= Human rights in the Czech Republic =

Human rights in the Czech Republic are generally regarded as adequate, with some lingering issues. In recent years, the Czech Republic has made significant strides in upholding and protecting the human rights of individuals. As a member state of international organizations such as the United Nations (UN) and the European Union (EU), it is a signatory to several treaties that require the state to guarantee human rights. Despite this, there are still lingering human rights issues, which include violence against women and discrimination against vulnerable groups such as the Roma people and members of the LGBTQI community.

==Background==
The Czech constitution was adopted in 1993 after the country’s split with Slovakia. It is the fundamental framework that guarantees freedom and human rights in the Czech Republic. These include freedom of expression, assembly, and association. The constitution is, particularly, explicit in its prohibition of discrimination through the Czech Charter of Fundamental Rights and Freedom, a section of the charter that defines the concept of equality. Discrimination based on gender is prohibited in Article 3(1), which guarantees the rights and liberties of everyone regardless of sex. Adherence to equality is also part of the Czech accession to the European Union. By 2010, the country has maintained a high profile in the UN Human Rights Council’s Universal Periodic Review.

==Discrimination==
- Roma
The Czech Republic has a history of discrimination against the Roma people. From 1993 to 2017, it pursued a policy of segregation of Roma children in Czech schools, particularly those with mild mental disabilities. During this period, it was reported that the country has violated the international norm of racial equality of this minority group in a technically legal fashion. Here, subtle legal practices that undermine human rights and equality are perpetrated.

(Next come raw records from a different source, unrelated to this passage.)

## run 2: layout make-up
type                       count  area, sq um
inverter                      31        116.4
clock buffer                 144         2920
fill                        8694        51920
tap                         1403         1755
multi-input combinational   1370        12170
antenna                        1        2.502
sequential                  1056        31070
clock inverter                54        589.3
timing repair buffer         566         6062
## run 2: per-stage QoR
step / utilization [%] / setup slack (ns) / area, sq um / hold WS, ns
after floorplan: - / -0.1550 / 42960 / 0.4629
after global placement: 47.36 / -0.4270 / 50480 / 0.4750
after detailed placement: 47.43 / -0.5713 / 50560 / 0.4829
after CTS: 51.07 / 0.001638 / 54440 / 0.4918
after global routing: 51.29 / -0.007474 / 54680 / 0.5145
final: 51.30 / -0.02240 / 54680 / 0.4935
This design comes from an exercise in tuning for small area and a short achievable clock period on the open sky130 flow, not from production work.
RTL that was checked went through simulation tests only; none was proved equivalent to the original.
Power figures rest on the tool's default switching activity, not on a simulated workload.

## delta
// dmem_responder
module dmem_responder #(
  parameter int WAIT_CYCLES = 1,
  parameter int DEPTH       = dmem_pkg::DMEM_DEPTH
) (
  input  logic        clk,
  input  logic        rst_n,
  input  logic        req,
  input  logic        we,
  input  logic [7:0]  addr,
  input  logic [31:0] wdata,
  input  logic [3:0]  be,
  output logic [31:0] rdata,
  output logic        ack,
  output logic        err
);
Size in the first run: about 7,100 cells after synthesis, about 82 I/O pins.
==> module dmem_wdec, before the edit <==
module dmem_wdec (
  input  logic a,
  input  logic b,
  output logic s,
  output logic sn
);
  logic sn_s;
  assign sn_s = ~(a & b);
  assign sn   = sn_s;
  dmem_inv u_inv (.a(sn_s), .y(s));
endmodule
Background: an optimization exercise with open tools, aiming at small area, a short achievable clock period and few clock cycles per item. Do not read the settings as production practice. Function was checked by simulation only, so behaviour that the tests miss may differ from the original. The flow treats the clock pin as an ideal source, which a real chip does not have. Power is estimated from default activity; no workload was simulated.

<file path="flow/config.mk">
export PLATFORM = sky130hd
export DESIGN_NAME = mem_responder
export DESIGN_NICKNAME = mem_responder
export VERILOG_FILES = /design/flow/design.v
export SDC_FILE = /design/flow/constraint.sdc
export NUM_CORES = 4
export LEC_CHECK = 0
export CAP_MARGIN = 20
export CORE_MARGIN = 2
export CORE_UTILIZATION = 60
export CTS_BUF_LIST = sky130_fd_sc_hd__clkbuf_8
export CTS_CLUSTER_DIAMETER = 50
export CTS_CLUSTER_SIZE = 16
export SETUP_SLACK_MARGIN = 2.4
export SLEW_MARGIN = 20
export SYNTH_HIERARCHICAL = 1
export TNS_END_PERCENT = 100
</file>
<file path="flow/design.v">
`default_nettype none
module mem_responder #(
  parameter int DEPTH   = 64,
  parameter int LATENCY = 2
) (
  input  logic             clk,
  input  logic             rst,
  input  logic             req_valid,
  output logic             req_ready,
  input  logic             req_we,
  input  logic [31:0]      req_addr,
  input  logic [31:0]      req_wdata,
  output logic             resp_valid,
  input  logic             resp_ready,
  output logic [31:0]      resp_rdata,
  output logic             resp_err,
  output logic             busy
);
  localparam int AW = $clog2(DEPTH);
  logic [31:0]   r_mem [DEPTH];
  logic          s_v;
  logic          s_ld;       
  logic          s_err;
  logic [AW-1:0] s_idx;
  logic [DEPTH-1:0] s_sel;   
  logic          o_v;
  logic          o_err;
  logic [31:0]   o_rd;
  logic          r_busy;
  logic          w_acc;
  logic          w_ofree;
  logic          w_smove;
  logic          w_sv_n;
  logic          w_ov_n;
  logic          w_in_err;
  logic          w_in_ld;
  logic          w_in_st;
  logic [AW-1:0] w_in_idx;
  logic          w_sld_n;
  logic [AW-1:0] w_sidx_n;
  logic          w_unused;
  assign w_ofree   = ~o_v | resp_ready;
  assign req_ready = ~s_v | w_ofree;
  assign w_acc     = req_valid & req_ready & ~rst;
  assign w_smove   = s_v & w_ofree;
  assign w_sv_n    = w_acc | (s_v & ~w_ofree);
  assign w_ov_n    = w_smove | (o_v & ~resp_ready);
  assign w_in_err = (req_addr[1:0] != 2'b00);
  assign w_in_ld  = ~req_we & ~w_in_err;
  assign w_in_st  = req_we & ~w_in_err;
  assign w_in_idx = req_addr[AW+1:2];
  assign w_unused = ^{req_addr[31:AW+2], LATENCY[0]};
  assign w_sld_n  = w_acc ? w_in_ld  : s_ld;
  assign w_sidx_n = w_acc ? w_in_idx : s_idx;
  always_ff @(posedge clk) begin
    if (rst) begin
      s_v    <= 1'b0;
      o_v    <= 1'b0;
      r_busy <= 1'b0;
    end else begin
      s_v    <= w_sv_n;
      o_v    <= w_ov_n;
      r_busy <= w_sv_n | w_ov_n;
    end
  end
  always_ff @(posedge clk) begin
    s_ld  <= w_sld_n;
    s_idx <= w_sidx_n;
    if (w_acc) s_err <= w_in_err;
    for (int i = 0; i < DEPTH; i++) begin
      s_sel[i] <= w_sld_n & (w_sidx_n == AW'(i));
    end
    if (w_smove) begin
      o_err <= s_err;
      o_rd  <= w_rd;
    end
  end
  always_ff @(posedge clk) begin
    for (int i = 0; i < DEPTH; i++) begin
      if (w_acc && w_in_st && w_in_idx == AW'(i)) r_mem[i] <= req_wdata;
    end
  end
  logic [DEPTH-1:0] w_sel;
  logic [31:0]      w_rd;
  assign w_sel = s_sel;
  for (genvar b = 0; b < 32; b++) begin : g_rd
    logic [21:0] l1;    
    logic [5:0]  l2;    
    logic [2:0]  l3;    
    for (genvar k = 0; k < 21; k++) begin : g_l1
      mr_aoi222 u_aoi (
        .a0(w_sel[3*k]),   .b0(r_mem[3*k][b]),
        .a1(w_sel[3*k+1]), .b1(r_mem[3*k+1][b]),
        .a2(w_sel[3*k+2]), .b2(r_mem[3*k+2][b]),
        .y(l1[k])
      );
    end
    mr_nand2 u_last (.a(w_sel[63]), .b(r_mem[63][b]), .y(l1[21]));
    for (genvar k = 0; k < 5; k++) begin : g_l2
      mr_nand4 u_n4 (.a(l1[4*k]), .b(l1[4*k+1]), .c(l1[4*k+2]), .d(l1[4*k+3]), .y(l2[k]));
    end
    mr_nand2 u_n2 (.a(l1[20]), .b(l1[21]), .y(l2[5]));
    for (genvar k = 0; k < 3; k++) begin : g_l3
      mr_nor2 u_o (.a(l2[2*k]), .b(l2[2*k+1]), .y(l3[k]));
    end
    mr_nand3 u_f (.a(l3[0]), .b(l3[1]), .c(l3[2]), .y(w_rd[b]));
  end
  assign resp_valid = o_v;
  assign resp_rdata = o_rd;
  assign resp_err   = o_err;
  assign busy       = r_busy;
endmodule
module mr_aoi222 (
  input  logic a0, b0, a1, b1, a2, b2,
  output logic y
);
  assign y = ~((a0 & b0) | (a1 & b1) | (a2 & b2));
endmodule
module mr_nand2 (
  input  logic a, b,
  output logic y
);
  assign y = ~(a & b);
endmodule
module mr_nand4 (
  input  logic a, b, c, d,
  output logic y
);
  assign y = ~(a & b & c & d);
endmodule
module mr_nor2 (
  input  logic a, b,
  output logic y
);
  assign y = ~(a | b);
endmodule
module mr_nand3 (
  input  logic a, b, c,
  output logic y
);
  assign y = ~(a & b & c);
endmodule
`default_nettype wire
</file>
<file path="flow/run.sh">
#!/bin/bash
# synth_recipe.tcl (not shown) runs the flow's synth.tcl, then flattens the netlist and writes it again
# the make line also repeats each setting of config.mk as NAME=value (left out here)
make -C /OpenROAD-flow-scripts/flow DESIGN_CONFIG=/design/flow/config.mk WORK_HOME=/design/flow/orfs CLKGATE_MAP_FILE= SYNTH_SCRIPT=/design/flow/synth_recipe.tcl finish
</file>
<file path="flow/constraint.sdc">
create_clock -name core_clock -period 5.0 [get_ports {clk}]
set_input_delay 1.0000 -clock core_clock [delete_from_list [all_inputs] [get_ports {clk}]]
set_output_delay 1.0000 -clock core_clock [all_outputs]
set_load 0.01 [all_outputs]
</file>
==> results of run 1 <==
[registers in the layout, summed over array words and instances, names as in the netlist]
signal / flops
o_err: 1
o_rd: 32
o_v: 1
r_busy: 1
r_mem: 2048
s_err: 1
s_idx: 6
s_ld: 1
s_sel: 64
s_v: 1
[per-module statistics from Yosys, one instance, submodules excluded]
module,times used,flops+latches,cell area [um2],cells inside
mem_responder,1,2156,66000,2468
mr_aoi222,672,0,10.0,1
mr_nand4,160,0,6.26,1
mr_nand3,32,0,5.00,1
mr_nand2,64,0,3.75,1
mr_nor2,96,0,3.75,1
[final timing paths]
kind / start / to / slack, ns / depth (start not counted)
max reg2reg: s_sel[15] / o_rd[17] / 2.39 / 5
max: o_rd[22] / resp_rdata[22] / 2.34 / 1
min: req_wdata[0] / r_mem[32][0] / 0.35 / 1
min reg2reg: s_v / o_v / 0.51 / 2
[logic make-up after synthesis]
family	count (synthesis)	share of synthesized area, %
flip-flops	2156	86.0
AO/OA/AOI/OAI	746	9.80
AND/OR/NAND/NOR	534	3.84
buffers and inverters	50	0.297
multiplexers	6	0.0908
[metrics by stage]
step	instances	hold WS [ns]	util, %	setup slack [ns]
after floorplan	3492	0.400	-	1.54
after global placement	5337	0.496	63.7	0.854
after detailed placement	5337	0.522	63.7	0.822
after CTS	5599	0.264	66.5	2.18
after global routing	5606	0.315	66.7	2.28
final	5610	0.353	66.7	2.34
[timing repair]
item | in CTS | in global routing
gates cloned | 1 | 0
endpoints found under the hold margin | 0 | 0
buffers inserted | 6 | 5
gates resized for setup | 230 | 66
pin swaps | 6 | 12
setup endpoints to repair | 2097 | 1783
[layer usage]
layer	vias to the layer above	routed length (um)	GRT usage, %
met2	2684	95600	49.2
met5	-	41	0
met1	21100	78100	47.5
li1	16800	-	-
met3	282	24700	6.25
met4	6	7980	12.0
[cells in the mapped netlist (all sizes together)]
cell type,n,share of area [%]
o211ai,6,0.061
or3,7,0.066
or2,2,0.017
o21ai,2,0.013
nor3b,2,0.020
nor4b,3,0.035
o22ai,27,0.23
nand3,54,0.36
and3b,2,0.024
nand2,91,0.46
buf,14,0.12
mux2,6,0.091
dfxtp,74,2.0
nor4bb,2,0.027
nor2,119,0.60
inv,2,0.010
clkbuf,34,0.17
and4,36,0.42
edfxtp,2082,84
and4bb,1,0.017
nor4,11,0.092
nor2b,12,0.10
and2,1,0.0084
nand2b,7,0.059
a222oi,672,9.0
nand3b,1,0.010
o2111ai,2,0.024
nor3,13,0.087
o32ai,37,0.44
nand4,170,1.4
[cell type report]
| class | count | area [um2] |
|---|---|---|
| clock buffer | 176 | 2420 |
| tap | 1637 | 2050 |
| sequential | 2156 | 64000 |
| clock inverter | 79 | 791 |
| antenna | 6 | 15.0 |
| inverter | 2 | 10.0 |
| multi-input combinational | 1287 | 10800 |
| fill | 8054 | 41100 |
| timing repair buffer | 267 | 2250 |
[cell usage in the layout (no fill, tap or decap), types with 6 or more instances in the layout]
cell type / instances
sky130_fd_sc_hd__nor2_2: 24
sky130_fd_sc_hd__inv_1: 17
sky130_fd_sc_hd__and4_4: 6
sky130_fd_sc_hd__buf_2: 64
sky130_fd_sc_hd__nor3_4: 12
sky130_fd_sc_hd__bufinv_16: 14
sky130_fd_sc_hd__buf_4: 122
sky130_fd_sc_hd__buf_6: 49
sky130_fd_sc_hd__o32ai_1: 37
sky130_fd_sc_hd__clkinv_4: 6
sky130_fd_sc_hd__nor2b_1: 10
sky130_fd_sc_hd__edfxtp_1: 2082
sky130_fd_sc_hd__clkinv_1: 10
sky130_fd_sc_hd__inv_6: 6
sky130_fd_sc_hd__a222oi_1: 672
sky130_fd_sc_hd__o211ai_1: 6
sky130_fd_sc_hd__mux2_2: 6
sky130_fd_sc_hd__clkinv_2: 16
sky130_fd_sc_hd__or3_1: 6
sky130_fd_sc_hd__nand3_1: 53
sky130_fd_sc_hd__nand4_1: 170
sky130_fd_sc_hd__diode_2: 6
sky130_fd_sc_hd__nor4_4: 10
sky130_fd_sc_hd__o22ai_1: 27
sky130_fd_sc_hd__buf_12: 9
sky130_fd_sc_hd__nor2_4: 12
sky130_fd_sc_hd__buf_8: 8
sky130_fd_sc_hd__clkbuf_8: 180
sky130_fd_sc_hd__nor2_1: 83
sky130_fd_sc_hd__dfxtp_1: 71
sky130_fd_sc_hd__nand2_1: 88
sky130_fd_sc_hd__and4_2: 27
[power by group]
group          total (uW)  switching, uW  leakage (uW)  internal [uW]
logic                 825            680       0.00438            145
clock network        9510           5490       0.00172           4020
registers           19800           40.7        0.0193          19800
==> out/metrics.json, run 1 <==
{
  "timing": {
    "period_needed_ns": 2.66,
    "slew_viol_final": 0,
    "max_slew_headroom_pct": 28.9,
    "worst_slew_pin_slew_ns": 1.07,
    "setup_total_negative_slack_ns": 0,
    "final-setup-viol-count": 0,
    "finalCritPeriodShare_pct": 53.3,
    "maxClockFrequency_mhz": 375,
    "finClkSkew_ns": 0.0281,
    "final_hold_viol_count": 0,
    "rsz0062_at_grt": "true"
  },
  "worst_hold_path": {
    "worst_hold_path_type": "input pin to flip-flop"
  },
  "logic_synthesis": {
    "syn_inst": 3492,
    "synth_seq_area_share_pct": 86.0,
    "yosys_warnings": 9,
    "post_synth_instance_area_um2": 74400,
    "ys_types": 35,
    "syn_nets": 3561,
    "post_synth.cell_area_avg_um2": 21.3,
    "yosys_register_bits": 2156
  },
  "worst_setup_path": {
    "timing.critical_path.to_type": "output port",
    "crit_required_ns": 4.00,
    "worstPathBufferInverterCount": 1,
    "worst_setup_path_start_kind": "flip-flop",
    "timing_worst_setup_path_type": "flip-flop to output port",
    "worst-path-max-fanout": 1,
    "cpLargestDelayFamily": "flip-flops",
    "cp_slowest_cell": "sky130_fd_sc_hd__edfxtp_1",
    "cp_cell_sequence": "buf_2",
    "stage_delay_of_the_slowest_cell_on_the_critical_path_ns": 0.54,
    "worst_ep_arrival_time_ns": 1.66
  },
  "cells_and_area": {
    "nNetsFinal": 3952,
    "layout-area-overhead-vs-synth_pct": 10.6,
    "fraction_of_layout_instances_using_a_drive_strength_above_1_pct": 15.3,
    "final_area_um2": 82400
  },
  "global_routing": {
    "first_pass_grt_wire_length_mm": 287,
    "globalRoute.totalOverflow": 0,
    "first_global_vias": 38900,
    "grt.total_usage_pct": 32.4,
    "antenna_found_initial": 16,
    "grt_start_max_net_pins": 65
  },
  "clock_network": {
    "cts.hold.buffers_added": 0,
    "clk_latency_ns": 0.93,
    "cts_sink_count": 2156,
    "clockRootBuffer": "sky130_fd_sc_hd__clkbuf_8",
    "cts_buffers": 169,
    "cts.clk_slew.worst_paths_ns": 0.10,
    "cts_tree": "built",
    "cts.htree.levels": 4,
    "ctsLongestPathBuffers": 3
  },
  "pwr": {
    "leakage_uw": 0.0254,
    "power_density_nw_per_um2": 367,
    "total_power_uw": 30200,
    "ir_worst_vdd_mv": 0.277
  },
  "die": {
    "total_core_area_um2": 123000,
    "ioPinCount": 105,
    "fp.dieH_um": 356,
    "floorplan.initialDensity_pct": 60.3,
    "die_w_um": 356,
    "die_area_um2": 127000,
    "row_count": 129
  },
  "detailed_routing": {
    "routed_vias_inst": 7.30,
    "detailroute.via_count": 41000,
    "drt_first_pass_iters": 9,
    "wl_per_cell_um": 36.8,
    "remaining_antenna_violation_count_after_routing": 0,
    "detail_route.wirelength_mm": 206,
    "drc": 0,
    "drt-initial-drc-count": 8872
  },
  "placed_design": {
    "gpl.final_weighted_congestion": 0.924,
    "place.detailed.hpwl_mm": 120,
    "placed_cell_area_um2": 78700,
    "count_of_port_buffers_added_during_placement": 80
  },
  "status": {
    "outcome": "complete, no violations"
  },
  "flow_run": {
    "maxCapViolations": 0
  }
}
Testbench counts, summed over its fixed seeds: cycles 2,064, items 2,048.
==> run 2: changes to the inputs <==
==> flow/flow/run.sh (new file) <==
#!/bin/bash
set -euo pipefail
export BUFFER_PORTS_ARGS="-buffer_cell sky130_fd_sc_hd__buf_2"
export CTS_ARGS="-sink_clustering_enable -repair_clock_nets -sink_clustering_size 16 -sink_clustering_max_diameter 50 -buf_list {sky130_fd_sc_hd__clkbuf_8 sky130_fd_sc_hd__clkbuf_16} -root_buf sky130_fd_sc_hd__clkbuf_16 -tree_buf sky130_fd_sc_hd__clkbuf_16 -sink_clustering_buffer sky130_fd_sc_hd__clkbuf_8 -dont_use_dummy_load"
bash standard.sh > standard.log 2>&1
==> flow/standard.sh (new file) <==
#!/bin/bash
# synth_recipe.tcl (not shown) runs the flow's synth.tcl, then flattens the netlist and writes it again
# the make line also repeats each setting of config.mk as NAME=value (left out here)
make -C /OpenROAD-flow-scripts/flow DESIGN_CONFIG=/design/flow/config.mk WORK_HOME=/design/flow/orfs CLKGATE_MAP_FILE= SYNTH_SCRIPT=/design/flow/synth_recipe.tcl "${@:-finish}"
removed: flow/run.sh
==> run 2 against run 1 <==
Net effect: clock power shrank 11%; combinational power shrank 1%; clock-buffer cell count shrank 5; flip-flop and latch count is the same; sequential share of layout area grew 0.89 points; non-clock buffer count shrank 11; cell count shrank 1.7%; synthesized area is the same; largest cell class unchanged; highest routed layer unchanged.
==> out/metrics.json, run 2 <==
{
  "worst_setup_path": {
    "timing.critical_path.to_type": "flip-flop",
    "worst-path-max-fanout": 32,
    "crit_required_ns": 5.39,
    "timing_worst_setup_path_type": "input pin to flip-flop",
    "worst_ep_arrival_time_ns": 3.05,
    "r2r_cells": 5,
    "worst_setup_path_start_kind": "input pin"
  },
  "placed_design": {
    "setup_slack_after_placement_ns": 1.18,
    "place.detailed.instances": 5329,
    "place.detailed.hpwl_mm": 118,
    "count_of_port_buffers_added_during_placement": 80,
    "placed_cell_area_um2": 78400,
    "gpl.final_weighted_congestion": 0.928
  },
  "detailed_routing": {
    "wl_per_cell_um": 37.2,
    "met2_wirelength_mm": 96.0,
    "routed_vias_inst": 7.37,
    "detailroute.via_count": 40700,
    "met1_length_mm": 77.0,
    "top_layer_used_by_detailed_routing": "met5",
    "drt-initial-drc-count": 8584,
    "detail_route.wirelength_mm": 205,
    "drc": 0,
    "remaining_antenna_violation_count_after_routing": 0,
    "drt_first_pass_iters": 10,
    "met3_length_mm": 25.8
  },
  "global_routing": {
    "first_pass_grt_wire_length_mm": 284,
    "antenna_found_initial": 21,
    "globalRoute.totalOverflow": 0,
    "grt_start_max_net_pins": 65,
    "first_global_vias": 38800,
    "grt.total_usage_pct": 32.3
  },
  "clock_network": {
    "clk_latency_ns": 0.79,
    "clockRootBuffer": "sky130_fd_sc_hd__clkbuf_16",
    "ctsLongestPathBuffers": 3,
    "cts_buffers": 171,
    "cts_sink_count": 2156,
    "cts.htree.levels": 4,
    "cts_tree": "built",
    "cts.clk_slew.worst_paths_ns": 0.08
  },
  "logic_synthesis": {
    "ys.flop_type": "sky130_fd_sc_hd__edfxtp_1",
    "post_synth_instance_area_um2": 74400,
    "synth_seq_area_share_pct": 86.0,
    "post_synth.cell_area_avg_um2": 21.3,
    "area_fraction_of_the_dominant_cell_type_after_synthesis_pct": 84.0,
    "syn_nets": 3561,
    "yosys.area.top_type": "sky130_fd_sc_hd__edfxtp_1",
    "cell_types_with_the_highest_counts_after_synthesis": "sky130_fd_sc_hd__edfxtp_1 (2082), sky130_fd_sc_hd__a222oi_1 (672), sky130_fd_sc_hd__nand4_1 (170)",
    "ranking_of_synthesized_cells_by_area": "sky130_fd_sc_hd__edfxtp_1 (84%), sky130_fd_sc_hd__a222oi_1 (9.0%), sky130_fd_sc_hd__dfxtp_1 (2.0%), sky130_fd_sc_hd__nand4_1 (1.4%), sky130_fd_sc_hd__nor2_1 (0.59%)",
    "async_flop_share_pct": 0,
    "post_synth_edffs": 2082,
    "yosys_register_bits": 2156,
    "ys_types": 35,
    "syn_inst": 3492,
    "yosys_warnings": 9,
    "synth.most_common_cell": "sky130_fd_sc_hd__edfxtp_1"
  },
  "worst_hold_path": {
    "worst_hold_path_type": "input pin to flip-flop",
    "holdPathStages": 2
  },
  "timing": {
    "finClkSkew_ns": 0.0659,
    "final-setup-viol-count": 0,
    "final_hold_viol_count": 0,
    "period_needed_ns": 2.66,
    "max_slew_headroom_pct": 31.4,
    "setup_total_negative_slack_ns": 0,
    "slew_viol_final": 0,
    "rsz0062_at_grt": "true",
    "maxClockFrequency_mhz": 376,
    "worst_slew_pin_slew_ns": 1.02,
    "layout_setup_ws_ns": 2.34,
    "finalCritPeriodShare_pct": 53.2
  },
  "pwr": {
    "ir_worst_vdd_mv": 0.384,
    "total_power_uw": 29200,
    "leakage_uw": 0.0249,
    "power_density_nw_per_um2": 358
  },
  "die": {
    "floorplan.initialDensity_pct": 60.3,
    "fp.dieH_um": 356,
    "ioPinCount": 105,
    "die_w_um": 356,
    "row_count": 129,
    "total_core_area_um2": 123000,
    "die_area_um2": 127000
  },
  "cells_and_area": {
    "instances_no_fill": 5517,
    "most-common-layout-cells": "sky130_fd_sc_hd__edfxtp_1 (2082), sky130_fd_sc_hd__a222oi_1 (672), sky130_fd_sc_hd__nand4_1 (170), sky130_fd_sc_hd__clkbuf_8 (154), sky130_fd_sc_hd__buf_4 (138)",
    "largest-register": "r_mem",
    "fraction_of_layout_instances_using_a_drive_strength_above_1_pct": 13.9,
    "reg.largest.list": "r_mem: 2048 flops, s_sel: 64 flops, o_rd: 32 flops",
    "largest_reg_flops": 2048,
    "final_area_um2": 81400,
    "layout.filler_cells": 8118,
    "layout-area-overhead-vs-synth_pct": 9.36,
    "most_common_cell_after_layout_fill_and_taps_aside": "sky130_fd_sc_hd__edfxtp_1",
    "nNetsFinal": 3946
  },
  "flow_run": {
    "maxCapViolations": 0
  },
  "status": {
    "outcome": "complete, no violations"
  }
}
[run 2: cell counts after synthesis]
Identical to the previous run, type by type.
[run 2: metrics by stage]
step | utilization, % | hold WS, ns
after floorplan | - | 0.400
after global placement | 63.5 | 0.488
after detailed placement | 63.5 | 0.521
after CTS | 65.8 | 0.411
after global routing | 65.9 | 0.440
final | 65.9 | 0.470
[run 2: timing repair]
item | 4_1_cts | 5_1_grt
pin swaps | 10 | 16
cloned | 4 | 0
setup buffers | 7 | 1
endpoints found under the hold margin | 0 | 0
gates resized for setup | 58 | 32
hold buffers | 0 | 0
endpoints found under the setup margin | 1730 | 143
[run 2: final timing paths]
path,startpoint,end,slack (ns)
worst max register to register,s_sel[15],o_rd[22],2.37
worst min register to register,s_ld,s_ld,0.55
worst min-delay path,rst,s_v,0.47
worst max-delay path,req_addr[1],r_mem[59][0],2.34
[run 2: worst max-delay path, stage by stage]
cell and delay (ns):
sky130_fd_sc_hd__buf_2 0.11, sky130_fd_sc_hd__or2_1 0.45, sky130_fd_sc_hd__nor2_2 0.46, sky130_fd_sc_hd__buf_4 0.28, sky130_fd_sc_hd__and4_2 0.23, sky130_fd_sc_hd__buf_4 0.47
[run 2: layer usage]
layer  up-vias  GRT usage, %
met5         -             0
met4        10          10.3
met3       288          6.98
met2      2748          49.7
met1     20900          46.9
li1      16800             -
[run 2: layout make-up]
cell class / count / area (um2) / area share [%]
diodes: 5 / 12.5 / 0.0154
clock buffers: 171 / 2540 / 3.13
inverters: 2 / 10.0 / 0.0123
multi-input cells: 1290 / 10800 / 13.3
flip-flops and latches: 2156 / 64000 / 78.6
well taps: 1637 / 2050 / 2.52
repair buffers: 256 / 1980 / 2.44
[run 2: logic make-up (layout without fill, tap and decap cells)]
kind of cell	after synthesis	in the layout	synth area share (%)
other cells	0	5	0
compound gates	746	746	9.80
buf+inv	50	429	0.297
flops	2156	2156	86.0
simple gates	534	538	3.84
mux	6	6	0.0908
[run 2: modules after synthesis (local to each module, per instance)]
module | copies in the design | area [um2]
mr_nand4 | 160 | 6.26
mr_nand2 | 64 | 3.75
mem_responder | 1 | 66000
mr_nand3 | 32 | 5.00
mr_nor2 | 96 | 3.75
mr_aoi222 | 672 | 10.0
[run 2: power by group]
group | internal (uW) | total, uW | switching (uW)
clock network | 3370 | 8510 | 5140
registers | 19800 | 19800 | 35.4
logic | 138 | 813 | 675
total | 23300 | 29200 | 5850
==> run 3: changes to the inputs <==
--- a/flow/config.mk
+++ b/flow/config.mk
@@ -11,7 +11,7 @@
 export CTS_BUF_LIST = sky130_fd_sc_hd__clkbuf_8
 export CTS_CLUSTER_DIAMETER = 50
 export CTS_CLUSTER_SIZE = 16
-export SETUP_SLACK_MARGIN = 2.4
+export SETUP_SLACK_MARGIN = 2.7
 export SLEW_MARGIN = 20
 export SYNTH_HIERARCHICAL = 1
 export TNS_END_PERCENT = 100
==> run 3 against run 2 <==
Net effect: utilization increased by 1.9 points; synthesized area stayed put; synthesized cell count did not move; non-clock buffer count up 100; worst setup slack better by 0.065 ns; via count rose by 2.3%; die area is the same; critical path type is now input pin to output port; critical endpoint is now req_ready; largest power group unchanged; highest routed layer unchanged.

After the Russian invasion of Ukraine, the Czech Republic registered the third-highest number of Ukrainian refugees in the European Union. By October 2022, this number reached 453,725 and was still increasing. Among the refugees were those who belong to the Roma ethnic group. According to Amnesty International, hundreds of these were subjected to discrimination, including discriminatory pronouncements made by the office of the Public Defender of Rights. It is claimed that they were made to wait longer than others. There were also reports of Romas being denied help for several weeks, segregated from other refugees, and forced to live in substandard conditions.

- Women and children
The Czech legal framework guarantees women’s rights, which include the freedom to engage in the political process. It was found, however, that women’s involvement in elected bodies remains low when compared to men’s. Experts cited by the United Nations noted that structural patterns within the Czech society not only determined women’s status but may also impede it.

Violence against Czech women also remains an important human rights issue. In 2021, the European Institute for Gender Equality (EIGE) reported that 44% of women experienced harassment in the past five years and about 25% of those who reported physical or sexual assault experienced it at home. The U.S. State Department cited that there are observers who reported that some Roma women have faced obstructions when accessing healthcare and reproductive healthcare.

It is also noted that the majority of the Ukrainian refugees are women and children, constituting 47% and 33% of the refugee population, respectively. Through an EU policy, the Czech Republic has committed to the extension of the temporary protection status until the refugees return to Ukraine. Although the majority of the Czech population supports hosting the refugees, this protection status entailed reduced financial aid. The UNHR also noted that, like in other cases of refugee experience, women fleeing to the Czech Republic tend to be more at risk of difficulties such as exploitation and abuse.

Violation of children’s rights in the Czech Republic was highlighted in 2017 when the International Commission of Jurists (ICJ) lodged a complaint against the state before the Council of European Committee of Social Rights. The complaint cited that the Czech Republic was violating the rights of children under 15, who faced proceedings in the child justice system. The committee found that the Czech Republic violated children’s rights due to its failure to provide child protection under Article 17 of the European Social Charter of 1961.

- LGBTQ
Non-governmental organizations have reported incidences of harassment and homophobia in the Czech Republic. By 2022, there was an uptick in reported cases of hate crimes, which included verbal and physical attacks. In August of the same year, the Prague Pride march was disrupted by an anonymous bomb threat. Demonstrators chanting homophobic slogans also disrupted the Prague Pride parade the year after.

==State abuses==
In 2021, an ombudswoman investigating the death of a Roma man found that security forces committed several violations in the treatment of victim, including delayed responses that could have provided appropriate medical care. A report by the U.S. State Department in the same year noted that there are no reported cases of torture and forced disappearances in the Czech Republic. Impunity is also not a significant problem for the country.

Challenges in the bureaucracy that affect human rights include corruption. For instance, Ivan Elischer, a judge of the High Court in Prague was found guilty of accepting bribes in exchange for reduced sentences in drug trials and increased punishments out of revenge. Other issues include the unauthorized use of government databases to search for derogatory information as well as the leaking of information in exchange of payments.